## What the task requires:
Those lines of the records that contain "placement" are to be located and copied.
BEGIN
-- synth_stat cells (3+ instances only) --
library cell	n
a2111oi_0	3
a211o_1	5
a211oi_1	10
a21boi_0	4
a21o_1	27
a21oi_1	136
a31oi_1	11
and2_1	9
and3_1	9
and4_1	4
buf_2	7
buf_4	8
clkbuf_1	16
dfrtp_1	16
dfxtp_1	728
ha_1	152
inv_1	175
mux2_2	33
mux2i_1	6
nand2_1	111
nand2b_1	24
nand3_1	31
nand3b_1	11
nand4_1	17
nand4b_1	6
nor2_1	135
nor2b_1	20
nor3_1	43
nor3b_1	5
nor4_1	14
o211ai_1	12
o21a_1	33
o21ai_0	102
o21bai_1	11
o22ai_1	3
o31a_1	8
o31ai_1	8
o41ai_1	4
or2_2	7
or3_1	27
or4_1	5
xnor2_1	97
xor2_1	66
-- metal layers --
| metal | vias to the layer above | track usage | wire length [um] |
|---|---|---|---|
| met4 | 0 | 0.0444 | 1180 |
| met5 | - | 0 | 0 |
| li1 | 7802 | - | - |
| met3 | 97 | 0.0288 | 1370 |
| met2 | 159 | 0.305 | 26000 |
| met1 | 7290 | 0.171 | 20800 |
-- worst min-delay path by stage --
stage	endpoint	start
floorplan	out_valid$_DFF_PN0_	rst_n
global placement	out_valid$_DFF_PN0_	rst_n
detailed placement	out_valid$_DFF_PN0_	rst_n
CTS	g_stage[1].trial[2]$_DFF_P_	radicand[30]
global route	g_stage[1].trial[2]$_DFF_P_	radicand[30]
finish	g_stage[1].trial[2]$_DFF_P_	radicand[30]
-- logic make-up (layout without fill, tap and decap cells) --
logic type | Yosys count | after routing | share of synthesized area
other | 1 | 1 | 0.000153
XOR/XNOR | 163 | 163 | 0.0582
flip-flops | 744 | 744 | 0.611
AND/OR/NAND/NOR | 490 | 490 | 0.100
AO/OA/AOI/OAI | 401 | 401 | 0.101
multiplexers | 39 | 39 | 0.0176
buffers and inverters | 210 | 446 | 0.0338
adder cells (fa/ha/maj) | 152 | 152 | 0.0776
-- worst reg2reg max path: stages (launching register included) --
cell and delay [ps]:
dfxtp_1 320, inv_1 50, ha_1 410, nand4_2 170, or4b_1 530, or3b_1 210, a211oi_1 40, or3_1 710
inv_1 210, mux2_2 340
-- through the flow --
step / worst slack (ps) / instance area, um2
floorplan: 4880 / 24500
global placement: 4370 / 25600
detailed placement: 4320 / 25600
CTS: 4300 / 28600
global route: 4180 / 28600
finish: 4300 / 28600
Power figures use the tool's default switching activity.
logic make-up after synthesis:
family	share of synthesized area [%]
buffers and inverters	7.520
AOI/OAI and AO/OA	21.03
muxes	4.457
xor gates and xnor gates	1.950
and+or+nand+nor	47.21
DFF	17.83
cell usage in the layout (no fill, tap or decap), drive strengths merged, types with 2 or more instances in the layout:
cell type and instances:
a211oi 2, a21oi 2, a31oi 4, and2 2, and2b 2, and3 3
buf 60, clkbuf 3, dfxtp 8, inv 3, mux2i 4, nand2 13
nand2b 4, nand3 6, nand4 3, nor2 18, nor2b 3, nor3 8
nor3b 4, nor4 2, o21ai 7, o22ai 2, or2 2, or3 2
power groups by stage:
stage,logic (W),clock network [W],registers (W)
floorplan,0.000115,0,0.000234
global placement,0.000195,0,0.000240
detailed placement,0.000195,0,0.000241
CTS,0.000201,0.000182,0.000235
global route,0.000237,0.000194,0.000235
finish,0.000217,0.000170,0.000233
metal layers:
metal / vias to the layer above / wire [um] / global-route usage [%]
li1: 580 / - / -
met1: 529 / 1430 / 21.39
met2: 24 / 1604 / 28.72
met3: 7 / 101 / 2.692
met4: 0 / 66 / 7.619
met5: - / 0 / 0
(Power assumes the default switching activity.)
END
BEGIN
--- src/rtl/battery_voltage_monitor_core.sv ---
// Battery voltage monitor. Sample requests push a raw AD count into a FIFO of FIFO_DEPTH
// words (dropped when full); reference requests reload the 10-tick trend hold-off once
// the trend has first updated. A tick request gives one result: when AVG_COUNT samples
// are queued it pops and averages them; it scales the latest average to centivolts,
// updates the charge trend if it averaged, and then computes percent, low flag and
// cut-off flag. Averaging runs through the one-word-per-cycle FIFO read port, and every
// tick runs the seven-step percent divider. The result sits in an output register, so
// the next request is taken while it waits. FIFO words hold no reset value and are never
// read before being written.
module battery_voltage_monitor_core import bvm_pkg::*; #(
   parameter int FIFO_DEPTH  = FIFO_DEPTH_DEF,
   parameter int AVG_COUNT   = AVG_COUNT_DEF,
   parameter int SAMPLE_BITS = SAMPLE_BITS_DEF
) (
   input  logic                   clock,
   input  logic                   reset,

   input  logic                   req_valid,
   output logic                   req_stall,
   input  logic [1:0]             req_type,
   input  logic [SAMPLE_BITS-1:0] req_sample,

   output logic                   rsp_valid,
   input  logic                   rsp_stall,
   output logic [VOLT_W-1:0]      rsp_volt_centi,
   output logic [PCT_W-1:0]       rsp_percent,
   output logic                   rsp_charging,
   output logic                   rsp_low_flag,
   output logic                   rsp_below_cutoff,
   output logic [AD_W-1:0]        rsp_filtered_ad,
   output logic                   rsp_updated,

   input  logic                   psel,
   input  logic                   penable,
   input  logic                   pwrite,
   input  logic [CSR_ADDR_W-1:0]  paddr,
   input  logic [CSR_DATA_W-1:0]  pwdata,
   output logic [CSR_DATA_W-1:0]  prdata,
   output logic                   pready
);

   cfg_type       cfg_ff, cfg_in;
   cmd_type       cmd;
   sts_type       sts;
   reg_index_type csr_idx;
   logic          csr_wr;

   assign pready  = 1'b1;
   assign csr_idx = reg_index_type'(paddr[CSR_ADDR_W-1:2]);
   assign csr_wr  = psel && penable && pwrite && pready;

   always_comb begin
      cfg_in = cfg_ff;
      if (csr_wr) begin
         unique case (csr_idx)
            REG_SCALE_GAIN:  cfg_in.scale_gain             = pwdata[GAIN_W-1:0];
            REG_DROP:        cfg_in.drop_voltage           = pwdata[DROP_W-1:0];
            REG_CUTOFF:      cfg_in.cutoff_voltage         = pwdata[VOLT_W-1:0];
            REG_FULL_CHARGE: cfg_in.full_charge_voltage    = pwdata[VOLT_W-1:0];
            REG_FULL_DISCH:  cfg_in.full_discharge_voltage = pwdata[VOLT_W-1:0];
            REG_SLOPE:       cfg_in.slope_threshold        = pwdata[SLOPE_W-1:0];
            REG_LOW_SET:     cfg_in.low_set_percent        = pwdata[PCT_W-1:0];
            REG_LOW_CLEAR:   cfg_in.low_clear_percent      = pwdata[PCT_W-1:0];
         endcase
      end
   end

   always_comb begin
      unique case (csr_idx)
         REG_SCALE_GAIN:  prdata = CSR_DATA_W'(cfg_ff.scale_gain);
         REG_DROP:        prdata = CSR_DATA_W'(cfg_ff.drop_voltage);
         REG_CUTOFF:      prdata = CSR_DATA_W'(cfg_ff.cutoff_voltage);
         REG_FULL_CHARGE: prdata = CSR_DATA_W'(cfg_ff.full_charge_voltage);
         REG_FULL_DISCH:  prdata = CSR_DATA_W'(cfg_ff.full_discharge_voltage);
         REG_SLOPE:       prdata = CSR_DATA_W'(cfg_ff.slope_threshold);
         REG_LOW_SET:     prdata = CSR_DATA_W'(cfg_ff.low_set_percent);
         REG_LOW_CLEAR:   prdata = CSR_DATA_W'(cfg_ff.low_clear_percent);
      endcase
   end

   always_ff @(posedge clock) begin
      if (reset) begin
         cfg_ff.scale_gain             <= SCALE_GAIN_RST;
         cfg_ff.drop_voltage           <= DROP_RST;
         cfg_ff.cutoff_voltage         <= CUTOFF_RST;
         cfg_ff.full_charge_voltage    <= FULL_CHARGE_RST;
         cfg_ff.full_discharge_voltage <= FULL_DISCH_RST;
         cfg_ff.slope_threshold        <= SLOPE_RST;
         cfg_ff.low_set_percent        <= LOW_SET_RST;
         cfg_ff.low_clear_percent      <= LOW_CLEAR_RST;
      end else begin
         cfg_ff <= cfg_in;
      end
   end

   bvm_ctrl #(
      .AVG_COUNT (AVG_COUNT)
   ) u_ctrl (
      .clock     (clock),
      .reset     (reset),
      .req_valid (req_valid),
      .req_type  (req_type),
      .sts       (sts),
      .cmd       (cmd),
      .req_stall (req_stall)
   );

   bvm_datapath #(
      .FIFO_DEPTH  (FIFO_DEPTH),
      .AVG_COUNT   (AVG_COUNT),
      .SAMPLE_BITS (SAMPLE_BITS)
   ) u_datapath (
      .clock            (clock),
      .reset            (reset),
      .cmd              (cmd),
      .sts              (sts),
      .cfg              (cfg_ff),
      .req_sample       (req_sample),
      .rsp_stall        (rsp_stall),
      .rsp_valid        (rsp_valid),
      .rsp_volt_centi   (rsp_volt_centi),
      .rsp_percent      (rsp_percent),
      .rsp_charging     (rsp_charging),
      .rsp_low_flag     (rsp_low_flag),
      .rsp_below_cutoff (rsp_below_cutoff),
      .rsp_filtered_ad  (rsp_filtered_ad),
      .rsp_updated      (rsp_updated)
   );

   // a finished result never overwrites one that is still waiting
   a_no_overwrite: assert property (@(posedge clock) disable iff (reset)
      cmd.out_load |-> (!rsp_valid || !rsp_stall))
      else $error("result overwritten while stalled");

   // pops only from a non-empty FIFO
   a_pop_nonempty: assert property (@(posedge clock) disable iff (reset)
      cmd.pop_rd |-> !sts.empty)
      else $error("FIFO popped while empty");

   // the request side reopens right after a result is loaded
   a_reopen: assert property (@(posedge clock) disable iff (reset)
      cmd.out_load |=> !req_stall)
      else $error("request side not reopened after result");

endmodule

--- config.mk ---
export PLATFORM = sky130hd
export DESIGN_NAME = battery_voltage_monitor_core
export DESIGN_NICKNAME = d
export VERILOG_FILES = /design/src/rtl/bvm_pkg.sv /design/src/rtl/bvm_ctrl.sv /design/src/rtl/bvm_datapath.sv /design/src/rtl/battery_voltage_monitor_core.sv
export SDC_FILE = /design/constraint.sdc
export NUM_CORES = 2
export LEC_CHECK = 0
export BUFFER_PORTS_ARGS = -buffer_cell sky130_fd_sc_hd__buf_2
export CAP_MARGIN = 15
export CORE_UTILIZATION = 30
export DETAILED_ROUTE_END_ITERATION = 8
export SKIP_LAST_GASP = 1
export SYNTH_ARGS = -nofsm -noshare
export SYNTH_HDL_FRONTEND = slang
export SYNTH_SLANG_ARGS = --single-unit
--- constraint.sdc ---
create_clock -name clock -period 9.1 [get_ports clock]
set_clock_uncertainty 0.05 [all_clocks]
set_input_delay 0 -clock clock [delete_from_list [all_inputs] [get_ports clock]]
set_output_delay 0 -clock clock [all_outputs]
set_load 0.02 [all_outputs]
END
## Response below:
global placement	out_valid$_DFF_PN0_	rst_n
detailed placement	out_valid$_DFF_PN0_	rst_n
global placement: 4370 / 25600
detailed placement: 4320 / 25600
global placement,0.000195,0,0.000240
detailed placement,0.000195,0,0.000241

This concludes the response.